Goal of the exercise -
Below are entries; output exactly the lines from the one with "equality test 3 x 1" to the one with "Final Rpt: 0", both included, and nothing else.

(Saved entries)
------------

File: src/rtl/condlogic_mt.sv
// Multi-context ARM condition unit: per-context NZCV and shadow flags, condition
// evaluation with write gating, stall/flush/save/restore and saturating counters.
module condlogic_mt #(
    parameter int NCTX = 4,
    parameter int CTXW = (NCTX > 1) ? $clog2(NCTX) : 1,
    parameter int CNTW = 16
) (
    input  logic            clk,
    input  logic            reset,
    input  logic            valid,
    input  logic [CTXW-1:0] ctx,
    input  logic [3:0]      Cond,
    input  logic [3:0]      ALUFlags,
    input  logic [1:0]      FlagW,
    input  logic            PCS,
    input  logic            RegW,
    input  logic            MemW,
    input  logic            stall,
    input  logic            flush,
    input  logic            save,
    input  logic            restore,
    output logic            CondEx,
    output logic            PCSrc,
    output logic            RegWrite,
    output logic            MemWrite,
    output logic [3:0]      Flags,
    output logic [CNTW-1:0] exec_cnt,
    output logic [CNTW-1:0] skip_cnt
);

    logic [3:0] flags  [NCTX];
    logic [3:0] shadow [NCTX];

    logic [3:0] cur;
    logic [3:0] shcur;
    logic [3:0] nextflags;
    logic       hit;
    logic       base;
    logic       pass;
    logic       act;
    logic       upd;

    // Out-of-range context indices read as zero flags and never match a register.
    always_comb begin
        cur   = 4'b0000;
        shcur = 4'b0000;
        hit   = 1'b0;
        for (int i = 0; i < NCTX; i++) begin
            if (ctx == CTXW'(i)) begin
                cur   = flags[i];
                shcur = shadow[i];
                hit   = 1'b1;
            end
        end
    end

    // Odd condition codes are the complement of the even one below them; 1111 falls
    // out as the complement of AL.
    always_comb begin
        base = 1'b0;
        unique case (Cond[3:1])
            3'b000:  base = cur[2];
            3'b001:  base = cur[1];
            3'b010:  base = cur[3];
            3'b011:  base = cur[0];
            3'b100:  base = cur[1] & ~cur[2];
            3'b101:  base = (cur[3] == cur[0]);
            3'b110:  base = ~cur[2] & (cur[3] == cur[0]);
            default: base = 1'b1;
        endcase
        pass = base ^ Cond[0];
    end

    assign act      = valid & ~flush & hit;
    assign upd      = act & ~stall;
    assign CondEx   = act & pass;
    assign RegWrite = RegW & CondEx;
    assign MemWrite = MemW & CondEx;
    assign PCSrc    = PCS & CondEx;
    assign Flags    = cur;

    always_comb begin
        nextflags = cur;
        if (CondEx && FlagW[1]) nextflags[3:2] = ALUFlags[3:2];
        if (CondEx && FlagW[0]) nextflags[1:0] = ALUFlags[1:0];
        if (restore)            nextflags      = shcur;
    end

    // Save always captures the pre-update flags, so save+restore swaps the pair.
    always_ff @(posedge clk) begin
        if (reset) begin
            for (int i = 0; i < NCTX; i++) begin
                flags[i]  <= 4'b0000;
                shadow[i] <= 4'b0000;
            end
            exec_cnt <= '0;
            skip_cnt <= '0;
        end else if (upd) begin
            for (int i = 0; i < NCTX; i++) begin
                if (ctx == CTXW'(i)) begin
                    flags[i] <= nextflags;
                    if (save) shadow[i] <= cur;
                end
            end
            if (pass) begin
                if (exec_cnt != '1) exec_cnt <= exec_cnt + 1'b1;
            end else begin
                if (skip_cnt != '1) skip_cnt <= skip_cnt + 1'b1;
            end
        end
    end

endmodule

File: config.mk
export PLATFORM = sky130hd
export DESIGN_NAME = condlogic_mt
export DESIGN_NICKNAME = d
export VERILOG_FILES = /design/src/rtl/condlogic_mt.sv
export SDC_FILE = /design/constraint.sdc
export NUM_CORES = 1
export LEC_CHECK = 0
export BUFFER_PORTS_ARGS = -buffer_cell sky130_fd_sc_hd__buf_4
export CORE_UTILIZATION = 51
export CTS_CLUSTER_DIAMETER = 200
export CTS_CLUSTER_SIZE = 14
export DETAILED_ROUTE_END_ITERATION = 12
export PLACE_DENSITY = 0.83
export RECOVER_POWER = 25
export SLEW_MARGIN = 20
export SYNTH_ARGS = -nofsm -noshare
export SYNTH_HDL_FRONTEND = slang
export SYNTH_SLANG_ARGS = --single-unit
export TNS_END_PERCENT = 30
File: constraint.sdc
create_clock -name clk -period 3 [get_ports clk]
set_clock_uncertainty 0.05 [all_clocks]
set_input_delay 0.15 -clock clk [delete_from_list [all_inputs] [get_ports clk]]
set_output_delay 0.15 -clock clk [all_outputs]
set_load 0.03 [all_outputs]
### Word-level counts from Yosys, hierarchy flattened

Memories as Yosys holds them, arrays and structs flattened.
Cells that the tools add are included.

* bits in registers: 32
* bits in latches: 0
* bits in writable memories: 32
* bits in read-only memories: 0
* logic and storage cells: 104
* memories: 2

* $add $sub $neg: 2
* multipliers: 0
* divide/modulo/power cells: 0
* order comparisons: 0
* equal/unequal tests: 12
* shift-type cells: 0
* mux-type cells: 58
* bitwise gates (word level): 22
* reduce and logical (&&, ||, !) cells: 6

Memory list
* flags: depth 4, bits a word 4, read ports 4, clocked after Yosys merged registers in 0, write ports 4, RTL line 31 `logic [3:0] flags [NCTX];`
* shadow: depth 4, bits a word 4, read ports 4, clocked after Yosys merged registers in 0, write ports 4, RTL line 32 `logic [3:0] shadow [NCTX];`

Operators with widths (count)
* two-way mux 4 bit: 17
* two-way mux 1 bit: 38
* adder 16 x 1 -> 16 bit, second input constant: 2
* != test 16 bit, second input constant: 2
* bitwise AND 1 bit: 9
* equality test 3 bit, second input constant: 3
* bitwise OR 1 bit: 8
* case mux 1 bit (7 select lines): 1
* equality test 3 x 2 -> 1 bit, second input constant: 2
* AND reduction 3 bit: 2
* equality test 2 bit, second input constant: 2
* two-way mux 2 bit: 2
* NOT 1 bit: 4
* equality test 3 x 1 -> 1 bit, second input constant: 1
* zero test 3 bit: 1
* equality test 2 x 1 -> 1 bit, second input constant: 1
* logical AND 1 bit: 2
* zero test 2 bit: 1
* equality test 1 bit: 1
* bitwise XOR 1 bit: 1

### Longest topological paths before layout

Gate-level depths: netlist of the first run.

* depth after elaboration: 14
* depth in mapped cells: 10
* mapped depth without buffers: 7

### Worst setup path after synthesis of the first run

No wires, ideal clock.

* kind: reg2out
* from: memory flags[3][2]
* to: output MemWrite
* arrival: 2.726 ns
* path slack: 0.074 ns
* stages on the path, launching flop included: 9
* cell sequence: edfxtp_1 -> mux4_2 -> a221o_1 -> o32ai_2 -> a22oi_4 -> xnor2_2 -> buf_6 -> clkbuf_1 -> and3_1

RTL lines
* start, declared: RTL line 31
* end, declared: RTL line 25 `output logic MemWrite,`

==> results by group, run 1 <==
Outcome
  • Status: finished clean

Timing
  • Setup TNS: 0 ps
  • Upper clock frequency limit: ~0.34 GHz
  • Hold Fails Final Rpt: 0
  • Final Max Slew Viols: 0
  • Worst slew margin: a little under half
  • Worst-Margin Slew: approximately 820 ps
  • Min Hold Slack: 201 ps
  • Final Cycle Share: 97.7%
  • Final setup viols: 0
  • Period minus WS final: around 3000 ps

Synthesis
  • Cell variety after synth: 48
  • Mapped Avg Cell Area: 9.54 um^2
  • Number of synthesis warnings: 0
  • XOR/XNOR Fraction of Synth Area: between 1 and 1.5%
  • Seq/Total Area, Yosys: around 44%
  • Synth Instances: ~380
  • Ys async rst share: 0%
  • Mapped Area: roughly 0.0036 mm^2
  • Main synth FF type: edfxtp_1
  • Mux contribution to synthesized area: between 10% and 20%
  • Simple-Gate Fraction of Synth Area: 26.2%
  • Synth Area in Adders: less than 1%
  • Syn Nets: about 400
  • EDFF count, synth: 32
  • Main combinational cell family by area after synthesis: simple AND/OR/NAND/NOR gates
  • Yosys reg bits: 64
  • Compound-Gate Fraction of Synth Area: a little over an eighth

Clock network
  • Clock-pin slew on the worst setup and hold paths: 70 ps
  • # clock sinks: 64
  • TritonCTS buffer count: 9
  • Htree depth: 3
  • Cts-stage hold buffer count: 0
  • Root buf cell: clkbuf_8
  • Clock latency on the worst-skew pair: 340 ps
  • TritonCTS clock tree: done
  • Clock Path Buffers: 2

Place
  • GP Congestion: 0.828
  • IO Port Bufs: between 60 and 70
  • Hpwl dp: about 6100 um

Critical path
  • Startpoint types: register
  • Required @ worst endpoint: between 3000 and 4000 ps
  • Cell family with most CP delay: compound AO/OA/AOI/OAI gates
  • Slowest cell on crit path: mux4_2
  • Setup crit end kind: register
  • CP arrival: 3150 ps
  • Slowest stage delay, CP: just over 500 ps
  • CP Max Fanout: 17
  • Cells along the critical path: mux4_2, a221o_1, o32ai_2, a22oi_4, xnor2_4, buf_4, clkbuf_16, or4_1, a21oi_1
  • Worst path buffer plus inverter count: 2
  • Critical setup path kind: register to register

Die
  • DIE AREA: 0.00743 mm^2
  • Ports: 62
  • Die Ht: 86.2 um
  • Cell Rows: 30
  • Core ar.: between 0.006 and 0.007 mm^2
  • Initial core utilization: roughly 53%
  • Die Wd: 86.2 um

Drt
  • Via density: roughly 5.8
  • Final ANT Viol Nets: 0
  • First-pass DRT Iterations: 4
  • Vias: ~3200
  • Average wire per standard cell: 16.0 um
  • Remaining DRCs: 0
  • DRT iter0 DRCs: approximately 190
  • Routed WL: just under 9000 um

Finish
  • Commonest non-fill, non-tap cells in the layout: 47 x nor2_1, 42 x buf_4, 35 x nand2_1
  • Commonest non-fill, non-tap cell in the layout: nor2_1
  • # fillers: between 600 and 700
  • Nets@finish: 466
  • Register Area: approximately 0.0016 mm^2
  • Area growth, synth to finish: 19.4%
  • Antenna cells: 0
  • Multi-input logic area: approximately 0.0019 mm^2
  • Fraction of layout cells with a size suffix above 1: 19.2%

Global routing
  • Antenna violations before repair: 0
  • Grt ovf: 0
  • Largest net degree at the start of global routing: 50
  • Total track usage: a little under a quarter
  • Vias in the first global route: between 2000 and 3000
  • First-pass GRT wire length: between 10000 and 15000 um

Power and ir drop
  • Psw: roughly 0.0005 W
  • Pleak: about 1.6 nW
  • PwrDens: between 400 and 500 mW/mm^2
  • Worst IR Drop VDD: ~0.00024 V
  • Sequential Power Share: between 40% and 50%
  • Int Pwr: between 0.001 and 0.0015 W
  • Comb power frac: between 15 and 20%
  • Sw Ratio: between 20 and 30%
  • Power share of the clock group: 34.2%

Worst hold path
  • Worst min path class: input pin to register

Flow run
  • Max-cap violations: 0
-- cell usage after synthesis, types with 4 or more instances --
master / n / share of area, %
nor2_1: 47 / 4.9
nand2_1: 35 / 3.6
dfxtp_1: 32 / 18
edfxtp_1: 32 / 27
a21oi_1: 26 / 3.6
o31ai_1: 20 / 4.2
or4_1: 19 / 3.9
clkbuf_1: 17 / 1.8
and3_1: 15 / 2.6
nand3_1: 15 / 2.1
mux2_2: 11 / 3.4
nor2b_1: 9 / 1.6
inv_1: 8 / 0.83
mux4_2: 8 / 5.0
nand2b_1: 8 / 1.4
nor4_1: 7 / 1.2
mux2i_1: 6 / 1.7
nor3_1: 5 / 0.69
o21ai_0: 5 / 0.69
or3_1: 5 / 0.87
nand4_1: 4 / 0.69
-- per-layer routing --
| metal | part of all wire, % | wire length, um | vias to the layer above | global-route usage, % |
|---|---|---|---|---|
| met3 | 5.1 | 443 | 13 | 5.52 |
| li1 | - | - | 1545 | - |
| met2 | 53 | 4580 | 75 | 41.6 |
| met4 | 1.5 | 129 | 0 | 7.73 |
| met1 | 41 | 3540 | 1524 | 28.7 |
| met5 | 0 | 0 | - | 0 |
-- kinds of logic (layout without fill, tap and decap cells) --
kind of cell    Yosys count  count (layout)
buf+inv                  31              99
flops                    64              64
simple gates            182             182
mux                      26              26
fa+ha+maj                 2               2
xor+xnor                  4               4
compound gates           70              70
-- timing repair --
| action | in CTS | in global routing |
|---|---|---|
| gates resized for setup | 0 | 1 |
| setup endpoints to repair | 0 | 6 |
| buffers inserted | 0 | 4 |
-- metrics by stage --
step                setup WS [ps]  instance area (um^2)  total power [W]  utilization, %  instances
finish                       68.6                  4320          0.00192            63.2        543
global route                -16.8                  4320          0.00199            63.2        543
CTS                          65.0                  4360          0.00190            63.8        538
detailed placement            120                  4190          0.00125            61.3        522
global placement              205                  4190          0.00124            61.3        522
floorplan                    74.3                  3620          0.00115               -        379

------------

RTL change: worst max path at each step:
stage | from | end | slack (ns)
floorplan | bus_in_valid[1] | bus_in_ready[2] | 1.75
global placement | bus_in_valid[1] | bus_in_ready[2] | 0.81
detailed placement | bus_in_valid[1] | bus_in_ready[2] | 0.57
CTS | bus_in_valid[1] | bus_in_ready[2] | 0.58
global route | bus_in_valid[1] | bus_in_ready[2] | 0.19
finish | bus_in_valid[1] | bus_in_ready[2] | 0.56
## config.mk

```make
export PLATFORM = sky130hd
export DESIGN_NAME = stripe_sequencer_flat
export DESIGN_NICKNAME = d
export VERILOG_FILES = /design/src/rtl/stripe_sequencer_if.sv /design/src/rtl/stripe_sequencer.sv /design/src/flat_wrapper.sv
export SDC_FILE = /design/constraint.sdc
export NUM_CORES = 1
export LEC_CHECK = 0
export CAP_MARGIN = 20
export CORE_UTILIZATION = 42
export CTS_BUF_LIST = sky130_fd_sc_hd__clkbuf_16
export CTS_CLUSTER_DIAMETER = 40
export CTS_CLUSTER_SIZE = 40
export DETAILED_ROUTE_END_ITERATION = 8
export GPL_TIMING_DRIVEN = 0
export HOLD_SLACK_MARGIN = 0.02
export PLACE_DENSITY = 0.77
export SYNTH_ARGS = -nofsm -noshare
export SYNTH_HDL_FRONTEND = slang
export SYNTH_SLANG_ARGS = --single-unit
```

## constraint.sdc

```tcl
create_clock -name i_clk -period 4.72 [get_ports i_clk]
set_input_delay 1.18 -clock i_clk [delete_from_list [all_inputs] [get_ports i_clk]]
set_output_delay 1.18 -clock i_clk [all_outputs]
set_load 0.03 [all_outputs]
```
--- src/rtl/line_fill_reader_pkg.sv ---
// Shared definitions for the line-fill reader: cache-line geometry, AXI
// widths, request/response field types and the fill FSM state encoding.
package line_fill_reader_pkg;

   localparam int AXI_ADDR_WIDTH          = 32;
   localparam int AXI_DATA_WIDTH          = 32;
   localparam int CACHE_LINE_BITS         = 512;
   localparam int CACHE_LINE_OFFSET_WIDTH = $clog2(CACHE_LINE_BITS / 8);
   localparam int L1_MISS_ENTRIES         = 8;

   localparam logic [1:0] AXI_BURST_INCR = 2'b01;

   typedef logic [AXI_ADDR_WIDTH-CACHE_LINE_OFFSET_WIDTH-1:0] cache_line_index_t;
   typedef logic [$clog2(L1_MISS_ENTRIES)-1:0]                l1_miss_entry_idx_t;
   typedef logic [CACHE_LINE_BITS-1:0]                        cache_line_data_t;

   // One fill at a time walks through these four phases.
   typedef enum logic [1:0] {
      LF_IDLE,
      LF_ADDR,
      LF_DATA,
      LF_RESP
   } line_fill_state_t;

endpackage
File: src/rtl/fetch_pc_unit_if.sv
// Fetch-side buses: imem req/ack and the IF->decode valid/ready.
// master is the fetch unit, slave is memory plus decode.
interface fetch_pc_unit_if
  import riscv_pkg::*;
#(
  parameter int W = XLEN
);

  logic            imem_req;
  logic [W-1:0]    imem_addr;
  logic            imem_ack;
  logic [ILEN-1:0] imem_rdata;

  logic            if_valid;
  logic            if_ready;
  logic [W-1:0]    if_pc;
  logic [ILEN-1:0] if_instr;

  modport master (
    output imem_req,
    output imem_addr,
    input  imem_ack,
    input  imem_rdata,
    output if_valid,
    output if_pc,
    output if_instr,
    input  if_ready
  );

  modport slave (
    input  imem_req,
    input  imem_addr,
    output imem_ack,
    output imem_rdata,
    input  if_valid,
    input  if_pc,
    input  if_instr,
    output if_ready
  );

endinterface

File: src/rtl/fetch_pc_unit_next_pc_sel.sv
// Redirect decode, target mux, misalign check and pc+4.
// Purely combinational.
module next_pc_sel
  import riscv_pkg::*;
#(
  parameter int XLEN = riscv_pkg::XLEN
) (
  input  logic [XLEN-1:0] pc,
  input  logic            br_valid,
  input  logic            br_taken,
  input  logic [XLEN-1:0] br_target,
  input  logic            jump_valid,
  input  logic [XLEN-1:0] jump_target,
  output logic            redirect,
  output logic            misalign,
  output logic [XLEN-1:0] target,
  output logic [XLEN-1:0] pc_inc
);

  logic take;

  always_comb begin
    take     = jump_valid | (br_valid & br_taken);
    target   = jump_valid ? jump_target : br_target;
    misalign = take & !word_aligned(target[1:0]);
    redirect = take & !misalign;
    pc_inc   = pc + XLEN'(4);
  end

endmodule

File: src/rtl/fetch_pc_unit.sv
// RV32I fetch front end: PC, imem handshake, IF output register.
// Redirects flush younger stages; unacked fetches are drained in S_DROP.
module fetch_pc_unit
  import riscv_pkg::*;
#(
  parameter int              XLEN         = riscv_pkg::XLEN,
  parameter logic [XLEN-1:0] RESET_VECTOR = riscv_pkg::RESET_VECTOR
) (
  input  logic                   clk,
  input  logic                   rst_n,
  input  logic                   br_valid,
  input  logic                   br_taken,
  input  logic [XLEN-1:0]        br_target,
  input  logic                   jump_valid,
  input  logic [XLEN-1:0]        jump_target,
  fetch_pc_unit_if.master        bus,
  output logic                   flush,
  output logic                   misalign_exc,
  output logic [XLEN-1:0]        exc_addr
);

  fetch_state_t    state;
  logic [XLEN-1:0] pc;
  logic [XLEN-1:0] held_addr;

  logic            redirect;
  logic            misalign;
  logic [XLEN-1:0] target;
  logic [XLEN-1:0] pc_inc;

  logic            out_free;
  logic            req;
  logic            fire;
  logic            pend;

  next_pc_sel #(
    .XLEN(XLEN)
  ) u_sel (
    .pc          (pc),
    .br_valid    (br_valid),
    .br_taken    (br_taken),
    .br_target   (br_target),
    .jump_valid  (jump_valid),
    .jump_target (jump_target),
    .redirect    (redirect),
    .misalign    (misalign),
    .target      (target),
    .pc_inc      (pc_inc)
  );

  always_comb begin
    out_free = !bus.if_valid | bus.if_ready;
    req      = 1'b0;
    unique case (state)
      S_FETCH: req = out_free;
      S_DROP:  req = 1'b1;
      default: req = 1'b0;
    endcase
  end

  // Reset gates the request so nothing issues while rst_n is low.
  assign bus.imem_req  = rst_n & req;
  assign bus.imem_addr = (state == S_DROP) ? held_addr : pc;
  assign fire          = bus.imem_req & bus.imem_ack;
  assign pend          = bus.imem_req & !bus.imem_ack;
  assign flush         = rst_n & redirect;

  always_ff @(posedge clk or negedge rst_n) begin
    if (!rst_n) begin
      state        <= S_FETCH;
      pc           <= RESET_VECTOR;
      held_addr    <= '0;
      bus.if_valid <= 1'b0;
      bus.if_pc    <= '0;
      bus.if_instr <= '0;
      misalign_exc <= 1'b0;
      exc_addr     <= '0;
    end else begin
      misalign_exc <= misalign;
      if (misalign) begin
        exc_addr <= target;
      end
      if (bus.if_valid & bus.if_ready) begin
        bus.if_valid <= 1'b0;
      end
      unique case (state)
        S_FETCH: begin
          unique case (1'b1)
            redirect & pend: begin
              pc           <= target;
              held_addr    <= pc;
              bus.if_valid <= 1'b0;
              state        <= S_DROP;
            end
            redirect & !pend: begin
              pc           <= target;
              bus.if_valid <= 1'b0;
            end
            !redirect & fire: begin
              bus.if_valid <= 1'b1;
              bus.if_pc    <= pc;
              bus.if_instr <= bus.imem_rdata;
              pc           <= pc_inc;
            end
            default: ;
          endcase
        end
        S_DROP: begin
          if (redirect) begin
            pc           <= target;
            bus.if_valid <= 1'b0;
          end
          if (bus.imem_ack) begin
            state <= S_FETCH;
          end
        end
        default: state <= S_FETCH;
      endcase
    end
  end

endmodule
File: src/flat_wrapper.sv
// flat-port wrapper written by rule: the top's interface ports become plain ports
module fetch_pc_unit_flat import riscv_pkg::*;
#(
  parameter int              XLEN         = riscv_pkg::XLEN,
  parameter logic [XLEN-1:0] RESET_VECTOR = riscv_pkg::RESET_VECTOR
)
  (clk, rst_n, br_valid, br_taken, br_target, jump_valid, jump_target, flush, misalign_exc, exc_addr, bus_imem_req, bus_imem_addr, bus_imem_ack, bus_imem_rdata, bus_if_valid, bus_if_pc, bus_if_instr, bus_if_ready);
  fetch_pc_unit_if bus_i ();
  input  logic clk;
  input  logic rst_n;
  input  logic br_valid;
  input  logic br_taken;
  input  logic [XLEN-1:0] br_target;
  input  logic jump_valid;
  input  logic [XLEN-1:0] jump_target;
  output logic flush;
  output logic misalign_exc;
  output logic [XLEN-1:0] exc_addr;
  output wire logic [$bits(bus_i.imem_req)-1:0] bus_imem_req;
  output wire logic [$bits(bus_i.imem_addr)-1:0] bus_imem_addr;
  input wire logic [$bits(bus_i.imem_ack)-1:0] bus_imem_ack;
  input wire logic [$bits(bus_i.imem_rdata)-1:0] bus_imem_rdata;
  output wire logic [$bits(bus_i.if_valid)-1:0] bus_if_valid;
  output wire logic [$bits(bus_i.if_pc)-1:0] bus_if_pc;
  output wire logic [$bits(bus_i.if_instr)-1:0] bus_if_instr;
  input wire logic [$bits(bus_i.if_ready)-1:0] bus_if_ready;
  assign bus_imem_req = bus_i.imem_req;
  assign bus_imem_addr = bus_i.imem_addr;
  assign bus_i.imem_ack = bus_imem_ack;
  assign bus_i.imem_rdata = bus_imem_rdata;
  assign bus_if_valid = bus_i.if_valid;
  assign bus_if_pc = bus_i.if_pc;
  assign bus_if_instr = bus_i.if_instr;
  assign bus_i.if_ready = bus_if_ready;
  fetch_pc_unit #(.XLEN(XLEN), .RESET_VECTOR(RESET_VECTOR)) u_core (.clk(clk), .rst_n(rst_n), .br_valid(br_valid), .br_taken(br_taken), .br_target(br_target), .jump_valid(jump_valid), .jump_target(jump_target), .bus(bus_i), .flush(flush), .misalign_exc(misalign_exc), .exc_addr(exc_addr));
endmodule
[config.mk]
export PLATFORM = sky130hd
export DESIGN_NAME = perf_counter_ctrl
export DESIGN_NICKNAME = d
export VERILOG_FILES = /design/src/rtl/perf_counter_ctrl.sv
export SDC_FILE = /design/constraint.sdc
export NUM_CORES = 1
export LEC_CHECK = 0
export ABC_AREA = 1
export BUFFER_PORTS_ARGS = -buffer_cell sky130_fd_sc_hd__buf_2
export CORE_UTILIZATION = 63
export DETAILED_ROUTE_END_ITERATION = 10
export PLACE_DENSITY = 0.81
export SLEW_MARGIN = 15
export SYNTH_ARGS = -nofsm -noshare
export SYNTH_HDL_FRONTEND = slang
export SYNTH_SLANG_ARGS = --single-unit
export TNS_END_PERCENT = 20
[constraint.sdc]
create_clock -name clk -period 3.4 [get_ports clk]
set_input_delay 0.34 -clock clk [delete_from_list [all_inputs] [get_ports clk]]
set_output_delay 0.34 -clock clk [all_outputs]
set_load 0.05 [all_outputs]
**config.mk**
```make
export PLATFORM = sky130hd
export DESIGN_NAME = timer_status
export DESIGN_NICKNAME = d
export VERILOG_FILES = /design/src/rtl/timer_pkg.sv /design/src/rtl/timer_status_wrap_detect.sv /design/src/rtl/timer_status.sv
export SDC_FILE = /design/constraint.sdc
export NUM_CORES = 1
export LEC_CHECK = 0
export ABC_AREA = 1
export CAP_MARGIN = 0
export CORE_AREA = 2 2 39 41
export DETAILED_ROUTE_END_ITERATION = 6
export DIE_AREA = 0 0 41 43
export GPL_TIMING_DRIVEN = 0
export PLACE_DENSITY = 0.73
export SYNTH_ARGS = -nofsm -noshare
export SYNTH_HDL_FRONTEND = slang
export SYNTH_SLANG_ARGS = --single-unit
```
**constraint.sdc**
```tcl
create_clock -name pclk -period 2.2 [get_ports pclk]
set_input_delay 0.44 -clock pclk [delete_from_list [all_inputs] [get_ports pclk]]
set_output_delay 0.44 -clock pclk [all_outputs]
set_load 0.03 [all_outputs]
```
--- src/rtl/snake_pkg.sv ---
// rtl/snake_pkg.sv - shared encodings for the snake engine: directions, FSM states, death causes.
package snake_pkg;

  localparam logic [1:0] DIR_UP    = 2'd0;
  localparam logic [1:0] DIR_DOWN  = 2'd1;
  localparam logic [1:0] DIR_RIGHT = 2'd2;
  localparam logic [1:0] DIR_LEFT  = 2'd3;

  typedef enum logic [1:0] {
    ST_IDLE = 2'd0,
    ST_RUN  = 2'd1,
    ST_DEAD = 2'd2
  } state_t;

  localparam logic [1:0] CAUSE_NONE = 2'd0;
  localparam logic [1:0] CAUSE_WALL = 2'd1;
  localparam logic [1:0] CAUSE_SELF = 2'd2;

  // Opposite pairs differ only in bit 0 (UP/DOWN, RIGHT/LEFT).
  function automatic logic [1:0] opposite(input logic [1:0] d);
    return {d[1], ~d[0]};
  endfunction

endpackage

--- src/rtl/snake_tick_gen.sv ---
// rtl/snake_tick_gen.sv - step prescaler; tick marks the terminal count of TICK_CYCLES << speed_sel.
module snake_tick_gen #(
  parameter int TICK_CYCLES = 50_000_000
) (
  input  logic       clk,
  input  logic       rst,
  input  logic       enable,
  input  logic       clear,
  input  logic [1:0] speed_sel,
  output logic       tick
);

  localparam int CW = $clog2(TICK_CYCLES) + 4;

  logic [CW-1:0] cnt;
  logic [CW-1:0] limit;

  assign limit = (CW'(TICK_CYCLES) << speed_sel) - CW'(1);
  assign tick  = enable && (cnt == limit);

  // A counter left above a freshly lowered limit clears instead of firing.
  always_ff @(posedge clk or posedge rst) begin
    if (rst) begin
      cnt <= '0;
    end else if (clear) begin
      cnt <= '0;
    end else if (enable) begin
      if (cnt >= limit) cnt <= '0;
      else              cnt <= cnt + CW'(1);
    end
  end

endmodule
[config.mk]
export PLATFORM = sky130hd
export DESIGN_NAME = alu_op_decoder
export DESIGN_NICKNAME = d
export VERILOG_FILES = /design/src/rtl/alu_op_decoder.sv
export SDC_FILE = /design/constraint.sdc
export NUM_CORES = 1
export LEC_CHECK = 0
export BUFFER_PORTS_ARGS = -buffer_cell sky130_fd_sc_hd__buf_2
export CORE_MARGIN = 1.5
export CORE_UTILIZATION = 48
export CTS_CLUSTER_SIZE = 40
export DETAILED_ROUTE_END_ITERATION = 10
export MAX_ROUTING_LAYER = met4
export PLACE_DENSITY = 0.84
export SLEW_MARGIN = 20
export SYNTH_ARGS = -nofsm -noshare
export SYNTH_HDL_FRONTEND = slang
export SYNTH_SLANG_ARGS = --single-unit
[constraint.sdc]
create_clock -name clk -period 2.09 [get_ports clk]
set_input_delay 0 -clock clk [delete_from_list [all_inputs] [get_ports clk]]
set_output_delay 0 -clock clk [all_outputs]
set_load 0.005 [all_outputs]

------------

Written solution -
* equality test 3 x 1 -> 1 bit, second input constant: 1
* zero test 3 bit: 1
* equality test 2 x 1 -> 1 bit, second input constant: 1
* logical AND 1 bit: 2
* zero test 2 bit: 1
* equality test 1 bit: 1
* bitwise XOR 1 bit: 1

### Longest topological paths before layout

Gate-level depths: netlist of the first run.

* depth after elaboration: 14
* depth in mapped cells: 10
* mapped depth without buffers: 7

### Worst setup path after synthesis of the first run

No wires, ideal clock.

* kind: reg2out
* from: memory flags[3][2]
* to: output MemWrite
* arrival: 2.726 ns
* path slack: 0.074 ns
* stages on the path, launching flop included: 9
* cell sequence: edfxtp_1 -> mux4_2 -> a221o_1 -> o32ai_2 -> a22oi_4 -> xnor2_2 -> buf_6 -> clkbuf_1 -> and3_1

RTL lines
* start, declared: RTL line 31
* end, declared: RTL line 25 `output logic MemWrite,`

==> results by group, run 1 <==
Outcome
  • Status: finished clean

Timing
  • Setup TNS: 0 ps
  • Upper clock frequency limit: ~0.34 GHz
  • Hold Fails Final Rpt: 0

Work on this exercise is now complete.